Hansen House is a star, Sharon Eyal and Gai Behar know how to put on a great show, and their ensemble of dancers is simply spectacular! The duo have created a special adaptation of their dance work House for the Israel Festival, designed for performance in an unusual location: Hansen House, also known as the Lepers Hospital.
Walking up the tree-lined path in the darkness, one approaches the historic building (designed by German architect Conrad Schick in the 1880s) lit in lurid shade of magenta red. Upon entering, the eerie atmosphere is enhanced with sound, lighting, and video installations by Ran Slavin, glimpsed through the dark doorways of empty rooms. A performance area was constructed in the building’s inner courtyard with a tribune of seats facing the stage, which was on level with the lowest row of seats. Surrounding this courtyard was a gallery, and standing room tickets admitted viewers to this area, where one could see the stage from above. Higher still was an additional floor whose windows looked out on the courtyard, lights flickering in the time honored tradition of haunted mansions.
Housen opens with a solo scene, dancer/choreographer Sharon Eyal clad in a shining black bodysuit; angular, mysterious, sexy, with a hint of malevolence. An ominous soundtrack by Ori Lichtik accompanied a circle of six dancers who demonstrated some smooth android action in nude colored body suits with flesh-toned leather-like touches. The attire reveals every curve and detail of the body, yet conveys a uniform androgyny on the ensemble, augmented by blood red nail polish and coiffeurs ornamented with Bride of Frankenstein streaks of white.
I can’t say enough about the abilities of these dancers, it’s not just about physique or technique – though both are delectable and impeccable. In their dance company L-E-V, Eyal and Behar have assembled a troupe of some of the best dancers I’ve seen, imbuing any and every move with depth and expression. The cast list for Housen: Rachel Osborne, Olivia Ancona, Leo Lerus, Gon Biran, Douglas Letheren, Yaara Hen-Moses, Keren Lurie-Pardes, and actor Hen Yanni (Melting Away 2011).
The work conjures cinematic associations of genre films, immersed in mystery and imagery, yet not without humor. Gon Biran’s wild eyes and red lips, grimacing in horror tinged with ecstasy, were the wonderful stuff of nightmares. Vincent Price would be proud.

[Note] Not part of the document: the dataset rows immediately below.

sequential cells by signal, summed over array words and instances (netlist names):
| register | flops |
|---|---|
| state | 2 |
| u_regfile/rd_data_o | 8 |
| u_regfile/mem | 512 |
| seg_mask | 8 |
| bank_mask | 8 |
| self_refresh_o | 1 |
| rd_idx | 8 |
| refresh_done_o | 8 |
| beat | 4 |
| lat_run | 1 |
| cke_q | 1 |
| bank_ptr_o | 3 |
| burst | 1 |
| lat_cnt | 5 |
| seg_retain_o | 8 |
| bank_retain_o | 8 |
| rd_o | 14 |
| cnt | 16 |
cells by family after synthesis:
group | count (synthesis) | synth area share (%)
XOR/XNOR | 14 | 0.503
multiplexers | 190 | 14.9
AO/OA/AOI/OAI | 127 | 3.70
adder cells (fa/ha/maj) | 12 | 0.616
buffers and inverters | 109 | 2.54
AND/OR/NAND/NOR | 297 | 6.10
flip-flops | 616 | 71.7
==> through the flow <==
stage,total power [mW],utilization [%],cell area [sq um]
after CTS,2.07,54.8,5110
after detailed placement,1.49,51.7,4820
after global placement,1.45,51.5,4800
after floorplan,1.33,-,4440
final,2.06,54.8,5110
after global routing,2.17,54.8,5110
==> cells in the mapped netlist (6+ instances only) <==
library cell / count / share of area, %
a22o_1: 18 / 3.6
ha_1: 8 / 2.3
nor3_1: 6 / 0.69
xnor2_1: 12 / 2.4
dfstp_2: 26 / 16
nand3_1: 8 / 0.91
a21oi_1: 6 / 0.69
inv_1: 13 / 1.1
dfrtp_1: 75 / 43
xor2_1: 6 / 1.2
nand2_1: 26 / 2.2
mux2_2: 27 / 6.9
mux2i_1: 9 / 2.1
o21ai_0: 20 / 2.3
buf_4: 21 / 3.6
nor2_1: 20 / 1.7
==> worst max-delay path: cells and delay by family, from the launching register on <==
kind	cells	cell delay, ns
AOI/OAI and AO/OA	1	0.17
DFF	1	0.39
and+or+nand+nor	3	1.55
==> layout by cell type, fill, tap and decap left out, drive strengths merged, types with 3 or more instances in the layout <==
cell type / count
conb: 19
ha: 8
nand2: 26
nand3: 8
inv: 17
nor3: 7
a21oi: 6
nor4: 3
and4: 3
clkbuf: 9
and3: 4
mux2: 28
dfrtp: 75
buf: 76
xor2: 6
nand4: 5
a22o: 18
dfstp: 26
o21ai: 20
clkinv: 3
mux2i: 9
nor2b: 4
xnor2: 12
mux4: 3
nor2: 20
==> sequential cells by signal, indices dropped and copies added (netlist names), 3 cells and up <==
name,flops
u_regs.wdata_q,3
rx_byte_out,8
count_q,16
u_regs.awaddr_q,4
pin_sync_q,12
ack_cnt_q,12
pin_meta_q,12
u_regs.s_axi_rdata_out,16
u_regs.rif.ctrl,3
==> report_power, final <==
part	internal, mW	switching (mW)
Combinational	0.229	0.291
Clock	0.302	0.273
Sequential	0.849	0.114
===== config.mk =====
export PLATFORM = sky130hd
export DESIGN_NAME = aer_severity_correctable_ctrl
export DESIGN_NICKNAME = d
export VERILOG_FILES = /design/src/rtl/aer_regs_pkg.sv /design/src/rtl/first_error_pointer.sv /design/src/rtl/sticky_flags.sv /design/src/rtl/aer_severity_correctable_ctrl.sv
export SDC_FILE = /design/constraint.sdc
export NUM_CORES = 1
export LEC_CHECK = 0
export ABC_AREA = 0
export BUFFER_PORTS_ARGS = -buffer_cell sky130_fd_sc_hd__buf_2
export CAP_MARGIN = 20
export CORE_MARGIN = 2
export CORE_UTILIZATION = 52
export DETAILED_ROUTE_END_ITERATION = 8
export GPL_ROUTABILITY_DRIVEN = 0
export HOLD_SLACK_MARGIN = 0.03
export PLACE_DENSITY = 0.88
export SLEW_MARGIN = 15
export SYNTH_ARGS = -nofsm -noshare
export SYNTH_HDL_FRONTEND = slang
export SYNTH_HIERARCHICAL = 1
export SYNTH_SLANG_ARGS = --single-unit

===== constraint.sdc =====
create_clock -name ref_clk_in -period 2.45 [get_ports ref_clk_in]
set_input_delay 0.245 -clock ref_clk_in [delete_from_list [all_inputs] [get_ports ref_clk_in]]
set_output_delay 0.245 -clock ref_clk_in [all_outputs]
set_load 0.01 [all_outputs]

===== src/rtl/aer_regs_pkg.sv =====
package aer_regs_pkg;
    // ***********************************
    // register offsets
    // ***********************************
    localparam logic [11:0] SEV_OFFSET = 12'hfc0;
    localparam logic [11:0] FLAGS_OFFSET = 12'hfc4;
    localparam logic [11:0] SUPPRESS_OFFSET = 12'hfc8;
    localparam logic [11:0] CAPS_OFFSET = 12'hfcc;
    // ***********************************
    // severity field layout
    // ***********************************
    localparam logic [31:0] SEV_RW_MASK = 32'h009f9030;
    localparam logic [31:0] SEV_RESET = 32'h00462030;
    localparam logic [31:0] SEV_INTERNAL_BIT = 32'h00400000;
    localparam logic [31:0] SEV_FLOWCTL_BIT = 32'h00002000;
    localparam logic [31:0] SEV_ADVISORY_MASK = 32'h00199000;
    // ***********************************
    // correctable flags and suppress layout
    // ***********************************
    localparam logic [31:0] COR_MASK = 32'h0000b1c1;
    localparam logic [31:0] COR_INTERNAL_BIT = 32'h00004000;
    localparam logic [31:0] COR_PHY_MASK = 32'h000011c1;
    localparam logic [31:0] SUP_RESET = 32'h0000a000;
    localparam logic [31:0] SUP_INTERNAL_RESET = 32'h00004000;
    localparam int ADVISORY_POS = 13;
    // ***********************************
    // uncorrectable events that cannot occur here
    // ***********************************
    localparam logic [31:0] UNC_LINK_ONLY_MASK = 32'h00000030;
    // ***********************************
    // caps and control layout
    // ***********************************
    localparam logic [4:0] FEP_RESET = 5'h1f;
    localparam int GEN_EN_POS = 6;
    localparam int CHK_EN_POS = 8;
    localparam logic [31:0] CAPS_RO_BITS = 32'h000000a0;
endpackage


===== src/rtl/first_error_pointer.sv =====
`timescale 1ns/1ps
module first_error_pointer
    import aer_regs_pkg::*;
(
    input wire logic ref_clk_in,       // core clock
    input wire logic rstn_in,          // fundamental reset, active low
    input wire logic clk_en_in,        // freeze when low
    input wire logic [31:0] unc_in,    // unmasked, detectable events
    input wire logic [31:0] unc_status_in, // existing uncorrectable status
    output logic [4:0] fep_out         // first error position
);
    logic [4:0] fep_reg;
    logic [4:0] fep_next;
    // lowest-position event wins when several land together
    function automatic logic [4:0] low_pos(input logic [31:0] v);
        logic [4:0] p;
        p = FEP_RESET;
        for (int i = 31; i >= 0; i--) begin
            if (v[i]) begin
                p = 5'(i);
            end
        end
        return p;
    endfunction
    // first error capture: only when no status was recorded
    // masked events never reach this block
    always_comb begin
        fep_next = fep_reg;
        if ((unc_in != '0) && (unc_status_in == '0)) begin
            fep_next = low_pos(unc_in);
        end
    end
    // sticky pointer: cleared only by fundamental reset
    always_ff @(posedge ref_clk_in or negedge rstn_in) begin
        if (!rstn_in) begin
            fep_reg <= FEP_RESET;
        end else if (clk_en_in) begin
            fep_reg <= fep_next;
        end
    end
    assign fep_out = fep_reg;
endmodule


===== src/rtl/sticky_flags.sv =====
`timescale 1ns/1ps
module sticky_flags
    import aer_regs_pkg::*;
(
    input wire logic ref_clk_in,        // core clock
    input wire logic rstn_in,           // fundamental reset, active low
    input wire logic clk_en_in,         // freeze when low
    input wire logic [31:0] impl_in,    // implemented bit positions
    input wire logic [31:0] set_in,     // detection pulses
    input wire logic wr_in,             // write strobe
    input wire logic [31:0] wdata_in,   // write data
    input wire logic force_in,          // plain read-write mode
    output logic [31:0] flags_out       // current flags
);
    logic [31:0] flags_reg;
    logic [31:0] flags_next;
    genvar g;
    // per-bit next value; detection wins over any write in the same cycle
    generate
        for (g = 0; g < 32; g++) begin : g_bit
            always_comb begin
                flags_next[g] = flags_reg[g];
                if (!impl_in[g]) begin
                    flags_next[g] = 1'b0;
                end else if (set_in[g]) begin
                    flags_next[g] = 1'b1;
                end else if (wr_in && force_in) begin
                    flags_next[g] = wdata_in[g];
                end else if (wr_in && wdata_in[g]) begin
                    flags_next[g] = 1'b0;
                end
            end
        end
    endgenerate
    always_ff @(posedge ref_clk_in or negedge rstn_in) begin
        if (!rstn_in) begin
            flags_reg <= '0;
        end else if (clk_en_in) begin
            flags_reg <= flags_next;
        end
    end
    assign flags_out = flags_reg;
endmodule


===== src/rtl/aer_severity_correctable_ctrl.sv =====
`timescale 1ns/1ps
module aer_severity_correctable_ctrl
    import aer_regs_pkg::*;
(
    input wire logic ref_clk_in,            // core clock, 10 MHz
    input wire logic rstn_in,               // fundamental reset, active low
    input wire logic clk_en_in,             // freeze all state when low
    input wire logic soft_rstn_in,          // other reset, non-sticky only, active low
    input wire logic port0_nt_in,           // port 0 is non_transparent
    input wire logic legacy_nt_in,          // legacy non_transparent mode
    input wire logic force_err_in,          // software force-error enable
    input wire logic cfg_wr_in,             // register write strobe
    input wire logic cfg_rd_in,             // register read strobe
    input wire logic [11:0] cfg_addr_in,    // register byte offset
    input wire logic [31:0] cfg_wdata_in,   // write data
    input wire logic [3:0] cfg_be_in,       // byte enables
    input wire logic [31:0] cor_detect_in,  // correctable detection pulses
    input wire logic [31:0] unc_detect_in,  // uncorrectable detection pulses
    input wire logic [31:0] unc_mask_in,    // uncorrectable mask bits
    input wire logic [31:0] unc_status_in,  // uncorrectable status bits
    output logic [31:0] cfg_rdata_out,      // read data
    output logic cfg_hit_out,               // address hit this cycle
    output logic [31:0] unc_report_out,     // unmasked events to record
    output logic fatal_out,                 // fatal error reported
    output logic nonfatal_out,              // non-fatal error reported
    output logic cor_report_out,            // correctable error reported
    output logic ecrc_gen_en_out,           // crc generation on
    output logic ecrc_chk_en_out,           // crc checking on
    output logic [4:0] fep_out              // first error pointer
);
    // ***********************************
    // state
    // ***********************************
    logic [31:0] sev_reg;      // severity
    logic [31:0] sev_next;
    logic [31:0] sup_reg;      // suppress
    logic [31:0] sup_next;
    logic gen_en_reg;          // crc generation enable
    logic gen_en_next;
    logic chk_en_reg;          // crc check enable
    logic chk_en_next;
    logic [31:0] rdata_reg;    // registered read data
    logic [31:0] rdata_next;
    logic fatal_r;
    logic nonfatal_r;
    logic cor_r;
    logic [31:0] unc_rep_reg;
    logic [31:0] cor_flags;
    logic [31:0] cor_impl;
    logic [31:0] cor_set;
    logic [31:0] sev_wmask;
    logic [31:0] wr_bytes;
    logic [31:0] unc_live;
    logic [31:0] sev_view;
    logic wr_sev;
    logic wr_flags;
    logic wr_sup;
    logic wr_caps;
    logic adv_hit;

    // byte enables expand to a bit mask
    function automatic logic [31:0] be_mask(input logic [3:0] be);
        return {{8{be[3]}}, {8{be[2]}}, {8{be[1]}}, {8{be[0]}}};
    endfunction

    // ***********************************
    // address decode
    // ***********************************
    always_comb begin
        wr_sev = 1'b0;
        wr_flags = 1'b0;
        wr_sup = 1'b0;
        wr_caps = 1'b0;
        if (cfg_addr_in == SEV_OFFSET) begin
            wr_sev = cfg_wr_in;
        end else if (cfg_addr_in == FLAGS_OFFSET) begin
            wr_flags = cfg_wr_in;
        end else if (cfg_addr_in == SUPPRESS_OFFSET) begin
            wr_sup = cfg_wr_in;
        end else if (cfg_addr_in == CAPS_OFFSET) begin
            wr_caps = cfg_wr_in;
        end
    end
    assign cfg_hit_out = (cfg_addr_in == SEV_OFFSET) || (cfg_addr_in == FLAGS_OFFSET) ||
                         (cfg_addr_in == SUPPRESS_OFFSET) || (cfg_addr_in == CAPS_OFFSET);
    assign wr_bytes = be_mask(cfg_be_in);

    // ***********************************
    // severity
    // ***********************************
    // internal bit writable only with port 0 non_transparent
    assign sev_wmask = port0_nt_in ? (SEV_RW_MASK | SEV_INTERNAL_BIT) : SEV_RW_MASK;
    // reserved positions read fixed values; internal reads 1 if reserved
    assign sev_view = (sev_reg & sev_wmask) | SEV_FLOWCTL_BIT | (port0_nt_in ? 32'h0 : SEV_INTERNAL_BIT);
    always_comb begin
        sev_next = sev_reg;
        if (wr_sev) begin
            sev_next = (sev_reg & ~(sev_wmask & wr_bytes)) | (cfg_wdata_in & sev_wmask & wr_bytes);
        end
    end

    // ***********************************
    // suppress
    // ***********************************
    // bit 14 exists only in legacy mode
    assign cor_impl = legacy_nt_in ? (COR_MASK | COR_INTERNAL_BIT) : COR_MASK;
    always_comb begin
        sup_next = sup_reg;
        if (wr_sup) begin
            sup_next = (sup_reg & ~(cor_impl & wr_bytes)) | (cfg_wdata_in & cor_impl & wr_bytes);
        end
    end

    // ***********************************
    // caps and control
    // ***********************************
    always_comb begin
        gen_en_next = gen_en_reg;
        chk_en_next = chk_en_reg;
        if (wr_caps && cfg_be_in[0]) begin
            gen_en_next = cfg_wdata_in[GEN_EN_POS];
        end
        if (wr_caps && cfg_be_in[1]) begin
            chk_en_next = cfg_wdata_in[CHK_EN_POS];
        end
    end

    // ***********************************
    // error classification
    // ***********************************
    // link-only events are dropped; masked events go nowhere
    assign unc_live = unc_detect_in & ~UNC_LINK_ONLY_MASK & ~unc_mask_in & sev_wmask;
    // advisory errors with severity 0 become correctable
    assign adv_hit = (unc_live & SEV_ADVISORY_MASK & ~sev_reg) != '0;
    // physical-link correctable events never detected here
    always_comb begin
        cor_set = cor_detect_in & ~COR_PHY_MASK & cor_impl;
        cor_set[ADVISORY_POS] = cor_set[ADVISORY_POS] | adv_hit;
    end

    // ***********************************
    // read mux
    // ***********************************
    always_comb begin
        rdata_next = '0;
        if (!cfg_rd_in) begin
            rdata_next = rdata_reg;
        end else if (cfg_addr_in == SEV_OFFSET) begin
            rdata_next = sev_view;
        end else if (cfg_addr_in == FLAGS_OFFSET) begin
            rdata_next = cor_flags & cor_impl;
        end else if (cfg_addr_in == SUPPRESS_OFFSET) begin
            rdata_next = sup_reg & cor_impl;
        end else if (cfg_addr_in == CAPS_OFFSET) begin
            rdata_next = CAPS_RO_BITS | {27'h0, fep_out};
            rdata_next[GEN_EN_POS] = gen_en_reg;
            rdata_next[CHK_EN_POS] = chk_en_reg;
        end
    end

    // ***********************************
    // sticky registers (fundamental reset only)
    // ***********************************
    // sticky reset values
    always_ff @(posedge ref_clk_in or negedge rstn_in) begin
        if (!rstn_in) begin
            sev_reg <= SEV_RESET;
            sup_reg <= SUP_RESET | SUP_INTERNAL_RESET;
            gen_en_reg <= 1'b0;
            chk_en_reg <= 1'b0;
        end else if (clk_en_in) begin
            sev_reg <= sev_next;
            sup_reg <= sup_next;
            gen_en_reg <= gen_en_next;
            chk_en_reg <= chk_en_next;
        end
    end

    // ***********************************
    // non-sticky outputs (cleared by either reset)
    // ***********************************
    // soft reset is synchronous: only read data, the event report and report strobes fall
    always_ff @(posedge ref_clk_in or negedge rstn_in) begin
        if (!rstn_in) begin
            rdata_reg <= '0;
            fatal_r <= 1'b0;
            nonfatal_r <= 1'b0;
            cor_r <= 1'b0;
            unc_rep_reg <= '0;
        end else if (clk_en_in) begin
            if (!soft_rstn_in) begin
                rdata_reg <= '0;
                fatal_r <= 1'b0;
                nonfatal_r <= 1'b0;
                cor_r <= 1'b0;
                unc_rep_reg <= '0;
            end else begin
                rdata_reg <= rdata_next;
                fatal_r <= (unc_live & sev_reg) != '0;
                nonfatal_r <= (unc_live & ~sev_reg & ~SEV_ADVISORY_MASK) != '0;
                cor_r <= (cor_set & ~sup_reg) != '0;
                unc_rep_reg <= unc_live;
            end
        end
    end

    // ***********************************
    // submodules
    // ***********************************
    sticky_flags u_flags (
        .ref_clk_in(ref_clk_in),
        .rstn_in(rstn_in),
        .clk_en_in(clk_en_in),
        .impl_in(cor_impl),
        .set_in(cor_set),
        .wr_in(wr_flags),
        .wdata_in(cfg_wdata_in & wr_bytes),
        .force_in(force_err_in),
        .flags_out(cor_flags)
    );
    first_error_pointer u_fep (
        .ref_clk_in(ref_clk_in),
        .rstn_in(rstn_in),
        .clk_en_in(clk_en_in),
        .unc_in(unc_live),
        .unc_status_in(unc_status_in),
        .fep_out(fep_out)
    );

    assign cfg_rdata_out = rdata_reg;
    assign unc_report_out = unc_rep_reg;
    assign fatal_out = fatal_r;
    assign nonfatal_out = nonfatal_r;
    assign cor_report_out = cor_r;
    assign ecrc_gen_en_out = gen_en_reg;
    assign ecrc_chk_en_out = chk_en_reg;
endmodule


==> results of run 1 <==
where the power goes:
part	internal, uW	switching, uW	total (uW)	leakage, uW
logic	150	225	375	0.00188
clock network	602	444	1050	0.000112
registers	1120	18.1	1140	0.000848
total	1870	687	2560	0.00284
final cells by class:
type	instances	area, um^2
clock buffer	10	138
clock inverter	6	90.1
fill	606	2360
inverter	34	128
multi-input combinational	403	2400
sequential	66	1670
tap	102	128
timing repair buffer	141	741
metal layers:
metal	global-route usage	share of wire	vias up
met5	0	0	-
met4	0.0871	0.020	0
met3	0.0456	0.090	25
met2	0.463	0.50	211
met1	0.325	0.39	1878
li1	-	-	1846
worst max-delay path by stage:
| stage | start | to | slack, ps |
|---|---|---|---|
| 2_1_floorplan | unc_mask_in[15] | u_fep/fep_out[2] | 490 |
| 3_3_place_gp | unc_mask_in[15] | u_fep/fep_out[2] | 240 |
| 3_5_place_dp | unc_mask_in[15] | u_fep/fep_out[3] | 230 |
| 4_1_cts | unc_mask_in[15] | u_fep/fep_out[3] | 590 |
| 5_1_grt | port0_nt_in | u_fep/fep_out[3] | 460 |
| 6_report | port0_nt_in | u_fep/fep_out[2] | 580 |
cells in the final DEF, fill, tap and decap left out, drive strengths merged, types with 3 or more instances in the layout:
cell type,instances
a211oi,3
a21bo,7
a21o,4
a21oi,8
a22o,27
a22oi,4
a31oi,3
and2,10
and3,5
and4,3
buf,140
clkbuf,10
clkinv,3
conb,131
dfrtp,53
dfstp,13
inv,34
mux2,21
nand2,23
nand2b,13
nand3,11
nand4,8
nor2,22
nor2b,4
nor3,5
nor4,16
o21ai,23
o21bai,3
o221ai,4
o22ai,13
o31ai,3
or4,4
worst reg2reg max path: cells and delay by family, from the launching register on:
| kind | cells | cell delay (ps) |
|---|---|---|
| flip-flops | 1 | 420 |
| AND/OR/NAND/NOR | 2 | 250 |
| AO/OA/AOI/OAI | 3 | 580 |
through the flow:
stage / utilization / setup slack, ps / power [uW]
finish: 0.692 / 581 / 2560
detailed placement: 0.661 / 232 / 1520
global placement: 0.661 / 241 / 1510
CTS: 0.692 / 593 / 2550
global route: 0.692 / 462 / 2660
floorplan: - / 486 / 1400
==> run_results.csv, run 1 <==
group,metric,value,unit
global_routing,antenna_found_initial,0,
timing,slew_headroom,0.334,
place,dpl.cell_count,745,
clocking,clkTransAtPathRegs,80,ps
global_routing,grt_overflow,0,
clocking,cts_setup_buffers,0,
setup_path,crit_fanout,5,
power,powerDensity,484,nW/um^2
cells_and_area,num_antenna_cells,0,
flow_run,cap_violations,0,
die,fp.dieH,92.5,um
setup_path,critPathSlowestCell,"or4_4",
setup_path,worstSetupEndpointType,"flop",
global_routing,grt_max_degree,37,
setup_path,cp-start-kind,"input pin",
power,vdd_drop_max,0.320,mV
die,design.core.area,7650,um^2
setup_path,regToRegSetupSlack,1090,ps
global_routing,grt_pass1_vias,3851,
route,detail-route-antenna-nets,0,
clocking,tritoncts,"built",
cells_and_area,final_cells,762,
clocking,clock_path_buffers,2,
place,dpl.hpwl,8690,um
clocking,cts_resized,0,
route,drtIter0Drc,174,
setup_path,path_cells,"buf_2 > nand3b_1 > inv_1 > nor4_1 > nand2_1 > or4_4 > nand2_4 > mux2_4",
setup_path,critPathMaxStageDelay,560,ps
setup_path,reg2reg_depth,5,
setup_path,crit_arrival,2140,ps
route,post_drt_wl_per_cell,14.6,um
clocking,root_buffer,"clkbuf_8",
setup_path,critPathKind,"in2reg",
clocking,cts-htree-levels,3,
clocking,clock-sinks,66,
global_routing,grtUsageTotal,0.262,
cells_and_area,layout-drive-gt1-share,0.317,
die,die_x,92.5,um
synth,synthesis.instances,428,
synth,yosys_warnings,6,
setup_path,timing.rr.end,"u_flags/flags_out[13]",
worst_hold_path,whs_path_depth,3,
timing,worst_slew_pin_slew,999,ps
timing,rsz0062_at_grt,"no",
place,placed_area,5050,um^2
timing,setup_tns,0,ps
setup_path,critical_path_buf_inv_count,2,
setup_path,crit_required,2720,ps
place,io_buffers,133,
clocking,ctsHoldBuffers,1,
power,leakagePower,0.00284,uW
setup_path,crit_family,"simple AND/OR/NAND/NOR gates",
clocking,cts_buffers,9,
clocking,clk_latency,350,ps
timing,timing.fmax,0.535,GHz
timing,post-route-period-util,0.763,
route,wl,11100,um
timing,slew_viol_final,0,
die,rows,32,
route,vias,3960,
route,via_per_inst,5.20,
timing,skew,7.18,ps
route,first_pass_iters,4,
die,fp.dieArea,8550,um^2
global_routing,grt_first_pass_wirelength,17800,um
route,drc_errors,0,
synth,avgSynthCellArea,9.51,um^2
synth,syn-cell-area,4070,um^2
timing,layout_min_cycle_time,1870,ps
cells_and_area,final_cell_area,5290,um^2
cells_and_area,fin_nets,840,
cells_and_area,area_growth_syn_to_layout,30.0,%
worst_hold_path,min_from,"cfg_wdata_in[17]",
timing,setup_violations,0,
status,outcome,"completed",
timing,holdWs,98.5,ps
die,start_util,0.532,
timing,hold_violations,0,
worst_hold_path,min_path_type,"in2reg",
setup_path,cp.depth,8,
die,io_pins,260,
(Power assumes the default switching activity.)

Housen is cinematic in structure as well, with scenes separated by black outs. In what might be called the second half, Eyal appears onto the stage from amid the audience, a queen of the night in dialogue with the stage lights, curving into her groove. Yet I felt that the final scene did not lend itself to gallery viewing, my own vantage point for this performance. Much of the movement involved approach and retreat, it’s a staging that does not translate well to a viewing from the side, and much of the impact is diminished.